Roscani tenía en la mano los datos que había estado esperando, un fax breve pero revelador de la central de la Interpol en Lyon, Francia, que decía:
Los servicios de inteligencia franceses han determinado que Thomas José Álvarez-Ríos Kind ya no se encuentra en Jartum, Sudán, tal como se creía en un principio. Paradero actual: desconocido.
Roscani solicitó al cuartel central del Gruppo Cardinale que enviara una orden de busca y captura a todas las comisarías de Europa. También dispuso que se entregara a los medios de comunicación una fotografía reciente de Thomas Kind junto a un comunicado que lo declarara fugitivo de la justicia, buscado por el asesinato del cardenal vicario de Roma y por el atentado contra el autocar de Asís. En cuanto Roscani comenzó a sospechar de Kind, sus pensamientos se centraron en el autocar, pues la explosión llevaba el sello del terrorista que la policía y los servicios de inteligencia de todo el mundo tan bien conocían: cuando la ocasión era propicia, el terrorista utilizaba a hombres anzuelo en lugar de realizar el trabajo él mismo. La táctica consistía en matar al asesino, en dejar que llevara a cabo la tarea y deshacerse después de él de la manera más rápida posible; de este modo borraba todo indicio que apuntase a él o a quienes lo habían contratado.

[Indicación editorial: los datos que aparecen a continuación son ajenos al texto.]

**src/hdl/rgbled_pkg.sv**
```systemverilog
`timescale 1ns / 1ps

package rgbled_pkg;

  // request kinds
  localparam logic [2:0] OP_BACKLIGHT = 3'd0;
  localparam logic [2:0] OP_BATTERY   = 3'd1;
  localparam logic [2:0] OP_NOTIFY    = 3'd2;
  localparam logic [2:0] OP_BUTTONS   = 3'd3;
  localparam logic [2:0] OP_ATTENTION = 3'd4;

  // flash modes
  localparam logic [1:0] FLASH_NONE  = 2'd0;
  localparam logic [1:0] FLASH_TIMED = 2'd1;
  localparam logic [1:0] FLASH_HW    = 2'd2;

  // indicator slots
  localparam int unsigned SLOT_BATT   = 0;
  localparam int unsigned SLOT_NOTIFY = 1;
  localparam int unsigned SLOT_ATTN   = 2;
  localparam int unsigned N_SLOTS     = 3;

  // luminance weights
  localparam logic [7:0] LUM_W_RED   = 8'd77;
  localparam logic [7:0] LUM_W_GREEN = 8'd150;
  localparam logic [7:0] LUM_W_BLUE  = 8'd29;

  localparam logic [2:0] SEC_DEFAULT = 3'd2;

  typedef struct packed {
    logic [23:0] rgb;
    logic [1:0]  mode;
    logic [15:0] on_ms;
    logic [15:0] off_ms;
  } slot_t;

  // packed so that the last field lands in the lowest bits
  typedef struct packed {
    logic [2:0]  unlit_seconds;
    logic [2:0]  lit_seconds;
    logic        blink_blue;
    logic        blink_green;
    logic        blink_red;
    logic [7:0]  led_blue;
    logic [7:0]  led_green;
    logic [7:0]  led_red;
    logic [7:0]  button_level;
    logic [11:0] backlight_level;
  } result_t;

  // exact floor(x / 255) for x up to 255 * 255
  function automatic logic [7:0] div255(input logic [15:0] x);
    logic [16:0] t;
    t = {1'b0, x} + {9'd0, x[15:8]} + 17'd1;
    return t[15:8];
  endfunction

  // clamp to 1000..7000 ms, whole seconds
  function automatic logic [2:0] clamp_sec(input logic [15:0] ms);
    logic [2:0] s;
    if (ms < 16'd2000)      s = 3'd1;
    else if (ms < 16'd3000) s = 3'd2;
    else if (ms < 16'd4000) s = 3'd3;
    else if (ms < 16'd5000) s = 3'd4;
    else if (ms < 16'd6000) s = 3'd5;
    else if (ms < 16'd7000) s = 3'd6;
    else                    s = 3'd7;
    return s;
  endfunction

endpackage

```
**src/hdl/rgbled_mac.sv**
```systemverilog
`timescale 1ns / 1ps

// shared 8x8 multiplier with accumulator
module rgbled_mac (
  input  logic        clk,
  input  logic        clr,
  input  logic [7:0]  op_a,
  input  logic [7:0]  op_b,
  output logic [15:0] prod_r,
  output logic [17:0] acc_r
);

  logic [15:0] prod;
  logic [17:0] acc_nxt;

  assign prod    = op_a * op_b;
  assign acc_nxt = (clr ? 18'd0 : acc_r) + {2'b00, prod};

  always_ff @(posedge clk) begin
    prod_r <= prod;
    acc_r  <= acc_nxt;
  end

endmodule

```
**src/hdl/rgbled_fmt.sv**
```systemverilog
`timescale 1ns / 1ps

// slot priority and blink pattern
module rgbled_fmt (
  input  rgbled_pkg::slot_t [2:0] slots,
  input  logic [11:0]             panel_level,
  input  logic [7:0]              key_level,
  output rgbled_pkg::result_t     res
);

  rgbled_pkg::slot_t sel;
  logic              blink;

  always_comb begin
    if (slots[rgbled_pkg::SLOT_ATTN].rgb != 24'd0) begin
      sel = slots[rgbled_pkg::SLOT_ATTN];
    end else if (slots[rgbled_pkg::SLOT_NOTIFY].rgb != 24'd0) begin
      sel = slots[rgbled_pkg::SLOT_NOTIFY];
    end else begin
      sel = slots[rgbled_pkg::SLOT_BATT];
    end

    blink = (sel.mode == rgbled_pkg::FLASH_TIMED) && (sel.on_ms != 16'd0)
            && (sel.off_ms != 16'd0);

    res.backlight_level = panel_level;
    res.button_level    = key_level;
    res.led_red         = sel.rgb[23:16];
    res.led_green       = sel.rgb[15:8];
    res.led_blue        = sel.rgb[7:0];
    res.blink_red       = blink && (sel.rgb[23:16] != 8'd0);
    res.blink_green     = blink && (sel.rgb[15:8] != 8'd0);
    res.blink_blue      = blink && (sel.rgb[7:0] != 8'd0);
    res.lit_seconds     = blink ? rgbled_pkg::clamp_sec(sel.on_ms) : rgbled_pkg::SEC_DEFAULT;
    res.unlit_seconds   = blink ? rgbled_pkg::clamp_sec(sel.off_ms) : rgbled_pkg::SEC_DEFAULT;
  end

endmodule

```
**src/hdl/rgb_indicator_led_priority_control_unit.sv**
```systemverilog
`timescale 1ns / 1ps
// A request is accepted only in idle and runs through accept, four passes through
// the shared 8x8 multiply-accumulate unit (one per colour channel plus a drain
// step), write-back and output load; the load waits while the previous result
// still sits untaken in the output register. No new request is accepted until
// the output load is done. Reset (rst_n low, synchronous): all slots dark
// with mode none, panel and button levels zero, no result pending, ready.

module rgb_indicator_led_priority_control_unit (
  input  logic        clk,
  input  logic        rst_n,
  // in_tdata: [31:0] argb_color, [33:32] flash_mode, [49:34] on_time_ms,
  //           [65:50] off_time_ms, [71:66] zero
  input  logic [71:0] in_tdata,
  // in_tuser: [2:0] op
  input  logic [2:0]  in_tuser,
  input  logic        in_tvalid,
  output logic        in_tready,
  // out_tdata: [11:0] backlight_level, [19:12] button_level, [27:20] led_red,
  //            [35:28] led_green, [43:36] led_blue, [44] blink_red,
  //            [45] blink_green, [46] blink_blue, [49:47] lit_seconds,
  //            [52:50] unlit_seconds, [55:53] zero
  output logic [55:0] out_tdata,
  output logic        out_tvalid,
  input  logic        out_tready
);

  typedef enum logic [3:0] {
    S_IDLE = 4'b0001,
    S_MUL  = 4'b0010,
    S_WB   = 4'b0100,
    S_OUT  = 4'b1000
  } state_t;

  state_t state_r, state_nxt;
  logic [1:0] step_r, step_nxt;

  // captured request
  logic [2:0]  op_r;
  logic [31:0] color_r;
  logic [1:0]  mode_r;
  logic [15:0] on_r;
  logic [15:0] off_r;

  // scaled notification channels
  logic [7:0] sc_r [3];

  rgbled_pkg::slot_t [2:0] slot_r;
  logic [11:0] panel_r;
  logic [7:0]  key_r;

  rgbled_pkg::result_t res, out_r;
  logic        out_valid_r;

  logic        accept;
  logic        out_load;
  logic [7:0]  mac_a, mac_b;
  logic [15:0] prod_r;
  logic [17:0] acc_r;
  logic [7:0]  div_q;
  logic        alpha_mid;

  assign in_tready = (state_r == S_IDLE);
  assign accept    = in_tvalid && in_tready;
  assign out_load  = (state_r == S_OUT) && (!out_valid_r || out_tready);

  assign out_tvalid = out_valid_r;
  assign out_tdata  = {3'b000, out_r};

  // ---- sequencer ----
  always_comb begin
    state_nxt = state_r;
    step_nxt  = step_r;
    case (state_r)
      S_IDLE: begin
        step_nxt = 2'd0;
        if (accept) state_nxt = S_MUL;
      end
      S_MUL: begin
        step_nxt = step_r + 2'd1;
        if (step_r == 2'd3) begin
          state_nxt = S_WB;
          step_nxt  = 2'd0;
        end
      end
      S_WB:  state_nxt = S_OUT;
      S_OUT: if (out_load) state_nxt = S_IDLE;
      default: begin
        state_nxt = S_IDLE;
        step_nxt  = 2'd0;
      end
    endcase
  end

  always_ff @(posedge clk) begin
    if (!rst_n) begin
      state_r <= S_IDLE;
      step_r  <= 2'd0;
    end else begin
      state_r <= state_nxt;
      step_r  <= step_nxt;
    end
  end

  // request capture
  always_ff @(posedge clk) begin
    if (accept) begin
      op_r    <= in_tuser;
      color_r <= in_tdata[31:0];
      mode_r  <= in_tdata[33:32];
      on_r    <= in_tdata[49:34];
      off_r   <= in_tdata[65:50];
    end
  end

  // ---- shared multiplier: one channel per step ----
  // backlight uses the luminance weight, notification the alpha byte
  always_comb begin
    mac_a = 8'd0;
    mac_b = 8'd0;
    case (step_r)
      2'd0: begin
        mac_a = color_r[23:16];
        mac_b = (op_r == rgbled_pkg::OP_BACKLIGHT) ? rgbled_pkg::LUM_W_RED : color_r[31:24];
      end
      2'd1: begin
        mac_a = color_r[15:8];
        mac_b = (op_r == rgbled_pkg::OP_BACKLIGHT) ? rgbled_pkg::LUM_W_GREEN : color_r[31:24];
      end
      2'd2: begin
        mac_a = color_r[7:0];
        mac_b = (op_r == rgbled_pkg::OP_BACKLIGHT) ? rgbled_pkg::LUM_W_BLUE : color_r[31:24];
      end
      default: begin
        mac_a = 8'd0;
        mac_b = 8'd0;
      end
    endcase
  end

  rgbled_mac u_mac (
    .clk    (clk),
    .clr    (step_r == 2'd0),
    .op_a   (mac_a),
    .op_b   (mac_b),
    .prod_r (prod_r),
    .acc_r  (acc_r)
  );

  // product of the previous step, divided by 255
  assign div_q = rgbled_pkg::div255(prod_r);

  always_ff @(posedge clk) begin
    if (state_r == S_MUL) begin
      case (step_r)
        2'd1:    sc_r[0] <= div_q;
        2'd2:    sc_r[1] <= div_q;
        2'd3:    sc_r[2] <= div_q;
        default: ;
      endcase
    end
  end

  assign alpha_mid = (color_r[31:24] != 8'h00) && (color_r[31:24] != 8'hff);

  // ---- write-back into slot and level state ----
  always_ff @(posedge clk) begin
    if (!rst_n) begin
      slot_r  <= '0;
      panel_r <= 12'd0;
      key_r   <= 8'd0;
    end else if (state_r == S_WB) begin
      case (op_r)
        rgbled_pkg::OP_BACKLIGHT: panel_r <= {acc_r[15:8], 4'h0};
        rgbled_pkg::OP_BATTERY: begin
          slot_r[rgbled_pkg::SLOT_BATT].rgb    <= color_r[23:0];
          slot_r[rgbled_pkg::SLOT_BATT].mode   <= mode_r;
          slot_r[rgbled_pkg::SLOT_BATT].on_ms  <= on_r;
          slot_r[rgbled_pkg::SLOT_BATT].off_ms <= off_r;
        end
        rgbled_pkg::OP_NOTIFY: begin
          slot_r[rgbled_pkg::SLOT_NOTIFY].rgb    <= alpha_mid ?
                                                   {sc_r[0], sc_r[1], sc_r[2]} : color_r[23:0];
          slot_r[rgbled_pkg::SLOT_NOTIFY].mode   <= mode_r;
          slot_r[rgbled_pkg::SLOT_NOTIFY].on_ms  <= on_r;
          slot_r[rgbled_pkg::SLOT_NOTIFY].off_ms <= off_r;
        end
        rgbled_pkg::OP_BUTTONS: key_r <= color_r[7:0];
        rgbled_pkg::OP_ATTENTION: begin
          // mode none stores a dark colour; hardware flash with a lit but no dark
          // phase falls back to mode none but keeps the colour
          slot_r[rgbled_pkg::SLOT_ATTN].rgb <= (mode_r == rgbled_pkg::FLASH_NONE) ?
                                               24'd0 : color_r[23:0];
          slot_r[rgbled_pkg::SLOT_ATTN].mode <=
            ((mode_r == rgbled_pkg::FLASH_HW) && (on_r != 16'd0) && (off_r == 16'd0)) ?
            rgbled_pkg::FLASH_NONE : mode_r;
          slot_r[rgbled_pkg::SLOT_ATTN].on_ms  <= on_r;
          slot_r[rgbled_pkg::SLOT_ATTN].off_ms <= off_r;
        end
        default: ;
      endcase
    end
  end

  rgbled_fmt u_fmt (
    .slots       (slot_r),
    .panel_level (panel_r),
    .key_level   (key_r),
    .res         (res)
  );

  // ---- output register ----
  always_ff @(posedge clk) begin
    if (!rst_n) begin
      out_valid_r <= 1'b0;
    end else if (out_load) begin
      out_valid_r <= 1'b1;
    end else if (out_tready) begin
      out_valid_r <= 1'b0;
    end
  end

  always_ff @(posedge clk) begin
    if (out_load) out_r <= res;
  end

  // ---- assertions ----
  a_busy_after_accept: assert property (@(posedge clk) disable iff (!rst_n)
    in_tvalid && in_tready |=> !in_tready)
    else $error("accepted a request while busy");

  a_step_idle: assert property (@(posedge clk) disable iff (!rst_n)
    state_r != S_MUL |-> step_r == 2'd0)
    else $error("step counter running outside multiply phase");

  a_lit_nonzero: assert property (@(posedge clk) disable iff (!rst_n)
    out_tvalid |-> (out_tdata[49:47] != 3'd0) && (out_tdata[52:50] != 3'd0))
    else $error("zero breathing phase on output");

  a_load_free: assert property (@(posedge clk) disable iff (!rst_n)
    out_load |-> !out_valid_r || out_tready)
    else $error("result overwritten before taken");

endmodule

```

Por esta razón encontraron la pistola Llama en el lugar de la explosión. Kind había mandado a un sicario a bordo del autocar para eliminar al padre Daniel y luego voló el vehículo para desembarazarse del asesino y hacer desaparecer las huellas. El problema había sido que el asesino no actuó a tiempo y la operación no salió bien. Tanto la pistola como la explosión señalaban directamente a Thomas Kind.
Con la información obtenida por Castelletti y Scala en Milán, las piezas comenzaban a encajar. Aldo Cianetti, el diseñador de moda encontrado muerto en la autostrada de Como a Milán había sido visto a bordo del último hidrodeslizador que partía de Bellagio hablando con una mujer que lucía una pamela muy grande -uno de los policías de Bellagio recordaba que la mujer tenía acento y pasaporte estadounidenses- y habían desembarcado juntos en Como.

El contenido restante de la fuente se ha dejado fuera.